Required action = What you give back must match the data below character for character.
[Task material — start]
This design comes from an exercise in tuning for small area, a short achievable clock period and few clock cycles per item on the open sky130 flow, not from production work.
Only simulation tests tie the RTL to the original design; equivalence was not proved.
Power figures rest on the tool's default switching activity, not on a simulated workload.

==> job 7238 <==
// partition_count_table
module partition_count_table
#(
    parameter int MAX_ELEMENTS = MAX_ELEMENTS_DEF
) (
    input  wire logic                  aclk,
    input  wire logic                  aresetn,
    input  wire logic                  s_tvalid,
    output logic                       s_tready,
    input  wire logic [S_TDATA_W-1:0]  s_tdata,   
    output logic                       m_tvalid,
    input  wire logic                  m_tready,
    output logic [M_TDATA_W-1:0]       m_tdata,   
    output logic                       m_tuser    
);
    logic             s_load, a_load, a_from_s, b_load;
    logic [Q_W-1:0]   s_q;
    logic [15:0]      dec_r, dec_d, dec_k;
    logic [15:0]      a_r, a_d, a_k;
    logic [VAL_W-1:0] lu_entry, lu_total;
    logic             lu_oor;
    logic [VAL_W-1:0] b_entry, b_total;
    logic             b_oor;
    pct_ctrl u_ctrl (
        .aclk     (aclk),
        .aresetn  (aresetn),
        .s_tvalid (s_tvalid),
        .s_tready (s_tready),
        .m_tready (m_tready),
        .m_tvalid (m_tvalid),
        .s_load   (s_load),
        .a_load   (a_load),
        .a_from_s (a_from_s),
        .b_load   (b_load)
    );
    pct_dec u_dec (
        .q            (a_from_s ? s_q : s_tdata[Q_W-1:0]),
        .r_oh         (dec_r),
        .d_oh         (dec_d),
        .k_oh         (dec_k)
    );
    pct_dp u_dp (
        .r_oh        (a_r),
        .d_oh        (a_d),
        .k_oh        (a_k),
        .entry_count (lu_entry),
        .row_total   (lu_total),
        .out_of_range(lu_oor)
    );
    always_ff @(posedge aclk) begin
        if (s_load) s_q <= s_tdata[Q_W-1:0];
        if (a_load) begin
            a_r   <= dec_r;
            a_d   <= dec_d;
            a_k   <= dec_k;
        end
        if (b_load) begin
            b_entry <= lu_entry;
            b_total <= lu_total;
            b_oor   <= lu_oor;
        end
    end
    assign m_tdata = {{(M_TDATA_W-2*VAL_W){1'b0}}, b_total, b_entry};
    assign m_tuser = b_oor;
endmodule
Settings: LEC_CHECK=0, CAP_MARGIN=20, CELL_PAD_IN_SITES_DETAIL_PLACEMENT=1, CELL_PAD_IN_SITES_GLOBAL_PLACEMENT=2, CORE_MARGIN=2, CORE_UTILIZATION=24, CTS_BUF_LIST=sky130_fd_sc_hd__clkbuf_4 sky130_fd_sc_hd__clkbuf_8, PLACE_DENSITY=0.45, SLEW_MARGIN=20; clock period 10.0 ns.
standard.sh (not shown) runs the stock make flow with config.mk's settings and CLKGATE_MAP_FILE= SYNTH_SCRIPT=/design/flow/synth_recipe.tcl, a recipe that flattens the netlist after the stock synthesis.
==> flow/flow/run.sh <==
#!/bin/bash
set -euo pipefail
export SETUP_SLACK_MARGIN=6.6
export BUFFER_PORTS_ARGS="-buffer_cell sky130_fd_sc_hd__buf_2"
bash standard.sh > standard_flow.log 2>&1
==> job 5040: changes against job 7238 <==
==> flow/flow/run.sh (replaced) <==
#!/bin/bash
# Own flow: the standard layout (standard.sh, all steps, unchanged scripts), with the
# timing repair at floorplan, CTS and global route aiming for SETUP_SLACK_MARGIN ns of setup
# slack instead of 0, so that gates on the table's paths get sized for a shorter period.
# The make output goes to standard_flow.log here; ORFS's own logs are under orfs/logs/.
set -euo pipefail
export SETUP_SLACK_MARGIN=7.0
bash standard.sh > standard_flow.log 2>&1
Settings changed: CORE_UTILIZATION 24 to 20, CTS_BUF_LIST sky130_fd_sc_hd__clkbuf_4 sky130_fd_sc_hd__clkbuf_8 to not set, PLACE_DENSITY 0.45 to 0.4.
==> job 6544: changes against job 7238 <==
==> flow/flow/run.sh (replaced) <==
#!/bin/bash
# Own flow: the standard layout (standard.sh, all steps, unchanged scripts), with the
# timing repair at floorplan, CTS and global route aiming for SETUP_SLACK_MARGIN ns of setup
# slack instead of 0, so that gates on the table's paths get sized for a shorter period.
# The make output goes to standard_flow.log here; ORFS's own logs are under orfs/logs/.
set -euo pipefail
export SETUP_SLACK_MARGIN=6.2
bash standard.sh > standard_flow.log 2>&1
Settings changed: CORE_UTILIZATION 24 to 20, CTS_BUF_LIST sky130_fd_sc_hd__clkbuf_4 sky130_fd_sc_hd__clkbuf_8 to not set, PLACE_DENSITY 0.45 to 0.4.
==> results.txt <==
# TYPE chip_impl_metric gauge
chip_impl_info{name="run_status",value="no timing/DRC/antenna violations"} 1
chip_impl_info{name="cp_cell_sequence",value="buf_12, o21ai_1, buf_4, nand2_1, nor2_1, nand3_1, o21ai_0, nand4_1"} 1
chip_impl_metric{name="n_all_buffers",unit=""} 234
chip_impl_metric{name="pwr-share-comb",unit="%"} 41.9
chip_impl_metric{name="internal_power",unit="W"} 0.00103
chip_impl_metric{name="drt_iter0_drc",unit=""} 3948
chip_impl_metric{name="multi_input_area_share",unit="%"} 60.3
chip_impl_metric{name="core_region_area",unit="sq mm"} 0.0602
chip_impl_info{name="worst_hold_path.endpoint",value="u_ctrl.b_v"} 1
-- figures above: job 7238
[Task material — finish]
Output =
This design comes from an exercise in tuning for small area, a short achievable clock period and few clock cycles per item on the open sky130 flow, not from production work.
Only simulation tests tie the RTL to the original design; equivalence was not proved.
Power figures rest on the tool's default switching activity, not on a simulated workload.

==> job 7238 <==
// partition_count_table
module partition_count_table
#(
    parameter int MAX_ELEMENTS = MAX_ELEMENTS_DEF
) (
    input  wire logic                  aclk,
    input  wire logic                  aresetn,
    input  wire logic                  s_tvalid,
    output logic                       s_tready,
    input  wire logic [S_TDATA_W-1:0]  s_tdata,   
    output logic                       m_tvalid,
    input  wire logic                  m_tready,
    output logic [M_TDATA_W-1:0]       m_tdata,   
    output logic                       m_tuser    
);
    logic             s_load, a_load, a_from_s, b_load;
    logic [Q_W-1:0]   s_q;
    logic [15:0]      dec_r, dec_d, dec_k;
    logic [15:0]      a_r, a_d, a_k;
    logic [VAL_W-1:0] lu_entry, lu_total;
    logic             lu_oor;
    logic [VAL_W-1:0] b_entry, b_total;
    logic             b_oor;
    pct_ctrl u_ctrl (
        .aclk     (aclk),
        .aresetn  (aresetn),
        .s_tvalid (s_tvalid),
        .s_tready (s_tready),
        .m_tready (m_tready),
        .m_tvalid (m_tvalid),
        .s_load   (s_load),
        .a_load   (a_load),
        .a_from_s (a_from_s),
        .b_load   (b_load)
    );
    pct_dec u_dec (
        .q            (a_from_s ? s_q : s_tdata[Q_W-1:0]),
        .r_oh         (dec_r),
        .d_oh         (dec_d),
        .k_oh         (dec_k)
    );
    pct_dp u_dp (
        .r_oh        (a_r),
        .d_oh        (a_d),
        .k_oh        (a_k),
        .entry_count (lu_entry),
        .row_total   (lu_total),
        .out_of_range(lu_oor)
    );
    always_ff @(posedge aclk) begin
        if (s_load) s_q <= s_tdata[Q_W-1:0];
        if (a_load) begin
            a_r   <= dec_r;
            a_d   <= dec_d;
            a_k   <= dec_k;
        end
        if (b_load) begin
            b_entry <= lu_entry;
            b_total <= lu_total;
            b_oor   <= lu_oor;
        end
    end
    assign m_tdata = {{(M_TDATA_W-2*VAL_W){1'b0}}, b_total, b_entry};
    assign m_tuser = b_oor;
endmodule
Settings: LEC_CHECK=0, CAP_MARGIN=20, CELL_PAD_IN_SITES_DETAIL_PLACEMENT=1, CELL_PAD_IN_SITES_GLOBAL_PLACEMENT=2, CORE_MARGIN=2, CORE_UTILIZATION=24, CTS_BUF_LIST=sky130_fd_sc_hd__clkbuf_4 sky130_fd_sc_hd__clkbuf_8, PLACE_DENSITY=0.45, SLEW_MARGIN=20; clock period 10.0 ns.
standard.sh (not shown) runs the stock make flow with config.mk's settings and CLKGATE_MAP_FILE= SYNTH_SCRIPT=/design/flow/synth_recipe.tcl, a recipe that flattens the netlist after the stock synthesis.
==> flow/flow/run.sh <==
#!/bin/bash
set -euo pipefail
export SETUP_SLACK_MARGIN=6.6
export BUFFER_PORTS_ARGS="-buffer_cell sky130_fd_sc_hd__buf_2"
bash standard.sh > standard_flow.log 2>&1
==> job 5040: changes against job 7238 <==
==> flow/flow/run.sh (replaced) <==
#!/bin/bash
# Own flow: the standard layout (standard.sh, all steps, unchanged scripts), with the
# timing repair at floorplan, CTS and global route aiming for SETUP_SLACK_MARGIN ns of setup
# slack instead of 0, so that gates on the table's paths get sized for a shorter period.
# The make output goes to standard_flow.log here; ORFS's own logs are under orfs/logs/.
set -euo pipefail
export SETUP_SLACK_MARGIN=7.0
bash standard.sh > standard_flow.log 2>&1
Settings changed: CORE_UTILIZATION 24 to 20, CTS_BUF_LIST sky130_fd_sc_hd__clkbuf_4 sky130_fd_sc_hd__clkbuf_8 to not set, PLACE_DENSITY 0.45 to 0.4.
==> job 6544: changes against job 7238 <==
==> flow/flow/run.sh (replaced) <==
#!/bin/bash
# Own flow: the standard layout (standard.sh, all steps, unchanged scripts), with the
# timing repair at floorplan, CTS and global route aiming for SETUP_SLACK_MARGIN ns of setup
# slack instead of 0, so that gates on the table's paths get sized for a shorter period.
# The make output goes to standard_flow.log here; ORFS's own logs are under orfs/logs/.
set -euo pipefail
export SETUP_SLACK_MARGIN=6.2
bash standard.sh > standard_flow.log 2>&1
Settings changed: CORE_UTILIZATION 24 to 20, CTS_BUF_LIST sky130_fd_sc_hd__clkbuf_4 sky130_fd_sc_hd__clkbuf_8 to not set, PLACE_DENSITY 0.45 to 0.4.
==> results.txt <==
# TYPE chip_impl_metric gauge
chip_impl_info{name="run_status",value="no timing/DRC/antenna violations"} 1
chip_impl_info{name="cp_cell_sequence",value="buf_12, o21ai_1, buf_4, nand2_1, nor2_1, nand3_1, o21ai_0, nand4_1"} 1
chip_impl_metric{name="n_all_buffers",unit=""} 234
chip_impl_metric{name="pwr-share-comb",unit="%"} 41.9
chip_impl_metric{name="internal_power",unit="W"} 0.00103
chip_impl_metric{name="drt_iter0_drc",unit=""} 3948
chip_impl_metric{name="multi_input_area_share",unit="%"} 60.3
chip_impl_metric{name="core_region_area",unit="sq mm"} 0.0602
chip_impl_info{name="worst_hold_path.endpoint",value="u_ctrl.b_v"} 1
-- figures above: job 7238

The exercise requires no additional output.